KAFN
- Benton, Arkansas; United States;
- Broadcast area: Saline County, Arkansas
- Frequency: 690 kHz
- Branding: EZ Rock

Programming
- Format: Classic hits

Ownership
- Owner: Monte Spearman and Gentry Todd Spearman; (High Plains Radio Network, LLC);
- Operator: E Radio Network, LLC
- Sister stations: KDEL-FM, KVRC, KWPS-FM, KYXK, KZYP

History
- First air date: June 26, 1953
- Former call signs: KBBA (1953-1992) KEWI (1992–2015)

Technical information
- Licensing authority: FCC
- Facility ID: 4839
- Class: D
- Power: 250 watts day 73 watts night
- Transmitter coordinates: 34°31′57.00″N 92°34′16.00″W﻿ / ﻿34.5325000°N 92.5711111°W
- Translator: 99.3 K257GP (Benton)

Links
- Public license information: Public file; LMS;

= KAFN =

KAFN (690 AM) is a radio station broadcasting a classic hits format. Licensed to Benton, Arkansas, the station mainly programs local content for Saline County, along with the southern portion of the Little Rock metropolitan area.

Currently owned by Monte Spearman and Gentry Todd Spearman, through licensee High Plains Radio Network, LLC and operated by E Radio Network, LLC, the station currently broadcasts a classic hits format. The station also carries network play-by-play for the Dallas Cowboys, St. Louis Cardinals, and Arkansas Razorbacks football, basketball and baseball, and local play-by-play for Benton High School.

==History==
The radio station was put on the air on June 26, 1953, and was known as KBBA until 1992. During this time, it broadcast a mostly country/western format with local news, weather, and sports. It was the only radio station in Benton until 1966, when competing radio station KGKO signed on the air at 850 kHz.

The station was owned by the Winston Riddle family of Benton for a number of years before being sold in the early 1990s. The station's call letters were changed to KEWI by new owner Bernie Bottenberg. After falling on hard times, the station was sold to a partnership consisting of longtime Arkansas television broadcaster Jim Landers, and his nephews Steve and Lance Landers who were prominent local car dealers. Jim Landers would later purchase full ownership stock in the station.

In the 1990s and 2000s, the station enjoyed a number of formats, including classic country and, later on, adult standards. It has been known for its tradition of broadcasting local sports, most notably Benton High School football, basketball, and baseball.
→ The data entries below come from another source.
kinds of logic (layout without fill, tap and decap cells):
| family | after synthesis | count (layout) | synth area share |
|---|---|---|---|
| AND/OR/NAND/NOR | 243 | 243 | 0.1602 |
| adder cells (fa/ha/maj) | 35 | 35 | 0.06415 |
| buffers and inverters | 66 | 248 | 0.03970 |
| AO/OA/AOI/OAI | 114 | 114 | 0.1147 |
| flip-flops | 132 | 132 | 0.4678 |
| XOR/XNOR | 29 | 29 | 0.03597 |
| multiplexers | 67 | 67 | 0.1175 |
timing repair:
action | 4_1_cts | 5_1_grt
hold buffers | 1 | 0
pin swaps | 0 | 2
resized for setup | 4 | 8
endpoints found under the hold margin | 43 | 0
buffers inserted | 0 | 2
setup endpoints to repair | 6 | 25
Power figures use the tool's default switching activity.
## src/rtl/srr_pkg.sv

```systemverilog
package srr_pkg;
  typedef enum logic [1:0] {
    W_IDLE = 2'd0,
    W_LOOK = 2'd1,
    W_HOLD = 2'd2,
    W_QUAL = 2'd3
  } win_state_t;
endpackage

```

## src/rtl/srr_window.sv

```systemverilog
module srr_window
  import srr_pkg::*;
#(
  parameter int LOOKUP_LAT = 1
) (
  input  logic clk,
  input  logic rst_n,
  input  logic xfer_start_i,
  input  logic addr_ack_i,
  input  logic hit_dirty_i,
  input  logic snoop_stall_i,
  input  logic push_busy_i,
  output logic retry_o,
  output logic cb_req_o
);
  localparam int LAT_W = (LOOKUP_LAT < 2) ? 1 : $clog2(LOOKUP_LAT);

  win_state_t       st;
  logic [LAT_W-1:0] lat_cnt;
  logic             ack_seen;
  logic             retry_q;
  logic             dirty_q;
  logic             ack_now;

  assign ack_now = ack_seen | addr_ack_i;

  always_ff @(posedge clk) begin
    if (!rst_n) begin
      st       <= W_IDLE;
      lat_cnt  <= '0;
      ack_seen <= 1'b0;
      retry_q  <= 1'b0;
      dirty_q  <= 1'b0;
    end else begin
      case (st)
        W_IDLE: begin
          if (xfer_start_i && !push_busy_i) begin
            st       <= W_LOOK;
            lat_cnt  <= LAT_W'(LOOKUP_LAT - 1);
            ack_seen <= 1'b0;
          end
        end
        W_LOOK: begin
          if (lat_cnt != '0) begin
            lat_cnt <= lat_cnt - 1'b1;
            if (addr_ack_i) ack_seen <= 1'b1;
          end else if (hit_dirty_i || snoop_stall_i) begin
            retry_q <= 1'b1;
            dirty_q <= hit_dirty_i;
            st      <= ack_now ? W_QUAL : W_HOLD;
          end else begin
            dirty_q <= 1'b0;
            st      <= ack_now ? W_IDLE : W_HOLD;
          end
        end
        W_HOLD: begin
          if (addr_ack_i) st <= retry_q ? W_QUAL : W_IDLE;
        end
        W_QUAL: begin
          retry_q <= 1'b0;
          dirty_q <= 1'b0;
          st      <= W_IDLE;
        end
        default: st <= W_IDLE;
      endcase
    end
  end

  assign retry_o  = retry_q;
  assign cb_req_o = (st == W_QUAL) && dirty_q;
endmodule

```

## src/rtl/srr_push.sv

```systemverilog
module srr_push #(
  parameter int PREP_CYCLES = 2
) (
  input  logic clk,
  input  logic rst_n,
  input  logic cb_req_i,
  input  logic grant_i,
  output logic req_o,
  output logic start_o,
  output logic busy_o
);
  localparam int PW = (PREP_CYCLES < 2) ? 1 : $clog2(PREP_CYCLES + 1);

  logic          req_q;
  logic          start_q;
  logic [PW-1:0] prep_cnt;

  always_ff @(posedge clk) begin
    if (!rst_n) begin
      req_q    <= 1'b0;
      start_q  <= 1'b0;
      prep_cnt <= '0;
    end else begin
      start_q <= 1'b0;
      if (cb_req_i) begin
        req_q    <= 1'b1;
        prep_cnt <= PW'(PREP_CYCLES);
      end else if (req_q) begin
        if (prep_cnt != '0) begin
          prep_cnt <= prep_cnt - 1'b1;
        end else if (grant_i) begin
          req_q   <= 1'b0;
          start_q <= 1'b1;
        end
      end
    end
  end

  assign req_o   = req_q;
  assign start_o = start_q;
  assign busy_o  = req_q;
endmodule

```

## src/rtl/snoop_retry_gen.sv

```systemverilog
module snoop_retry_gen #(
  parameter int LOOKUP_LAT  = 1,
  parameter int PREP_CYCLES = 2
) (
  input  logic clk,
  input  logic rst_n,
  input  logic xfer_start_i,
  input  logic addr_ack_i,
  input  logic hit_dirty_i,
  input  logic snoop_stall_i,
  input  logic grant_i,
  output logic retry_o,
  output logic req_o,
  output logic own_start_o,
  output logic push_start_o
);
  logic cb_req;
  logic push_busy;
  logic start_pulse;

  srr_window #(.LOOKUP_LAT(LOOKUP_LAT)) u_window (
    .clk          (clk),
    .rst_n        (rst_n),
    .xfer_start_i (xfer_start_i),
    .addr_ack_i   (addr_ack_i),
    .hit_dirty_i  (hit_dirty_i),
    .snoop_stall_i(snoop_stall_i),
    .push_busy_i  (push_busy),
    .retry_o      (retry_o),
    .cb_req_o     (cb_req)
  );

  srr_push #(.PREP_CYCLES(PREP_CYCLES)) u_push (
    .clk     (clk),
    .rst_n   (rst_n),
    .cb_req_i(cb_req),
    .grant_i (grant_i),
    .req_o   (req_o),
    .start_o (start_pulse),
    .busy_o  (push_busy)
  );

  assign own_start_o  = start_pulse;
  assign push_start_o = start_pulse;
endmodule

```
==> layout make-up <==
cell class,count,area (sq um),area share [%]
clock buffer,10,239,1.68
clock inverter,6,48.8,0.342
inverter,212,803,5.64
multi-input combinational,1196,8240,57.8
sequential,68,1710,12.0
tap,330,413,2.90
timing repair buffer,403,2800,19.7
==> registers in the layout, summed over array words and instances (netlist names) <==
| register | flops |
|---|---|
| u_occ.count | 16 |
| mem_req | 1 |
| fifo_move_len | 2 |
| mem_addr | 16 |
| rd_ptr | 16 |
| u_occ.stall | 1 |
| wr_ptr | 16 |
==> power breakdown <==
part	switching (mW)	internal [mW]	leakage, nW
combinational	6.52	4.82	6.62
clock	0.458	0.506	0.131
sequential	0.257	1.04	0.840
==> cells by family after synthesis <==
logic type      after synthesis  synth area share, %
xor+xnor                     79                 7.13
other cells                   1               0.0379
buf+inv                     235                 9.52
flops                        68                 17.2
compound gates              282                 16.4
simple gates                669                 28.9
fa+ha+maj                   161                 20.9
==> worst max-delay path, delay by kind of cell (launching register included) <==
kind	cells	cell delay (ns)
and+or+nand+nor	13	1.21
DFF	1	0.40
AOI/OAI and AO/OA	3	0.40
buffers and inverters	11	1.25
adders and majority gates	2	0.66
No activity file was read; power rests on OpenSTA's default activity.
In fall 2011, the station was sold to an ownership group headed by broadcaster Grant Merrill. The station switched to a news, talk, and sports format and developed an online newspaper known as Saline 24/7. The station serves as a home base for the syndicated "Sports Night" program broadcast across the Arkansas Radio Network. The show is owned and hosted by Merrill and longtime print journalist Andy Hodges.

The station applied for an FM translator (K277BT), which signed on the air in the fall of 2013 at 103.3 FM. The translator moved to 93.7 FM in Benton, Arkansas on February 29, 2016, as K229CX, and again to 99.3 as K257GP on November 26, 2018.

On February 7, 2014, KEWI went silent and then returned to the air on June 20, 2014 with a sports format with programming from ESPN Radio. The call sign was changed to the current KAFN on August 1, 2015.

Effective October 6, 2017, Saline River Media sold KAFN to High Plains Radio Network, LLC for $50,000.

KAFN currently broadcasts a classic rock format.

On May 19, 2024, HPRN took 9 of its stations (including KAFN) dark due to their transmitter lease dispute with a tower company, preparing to filed for Chapter 11 bankruptcy

In March 2025, E Radio Network, LLC begun operating KAFN and returned it to the air with a classic hits format under the branding "EZ Rock".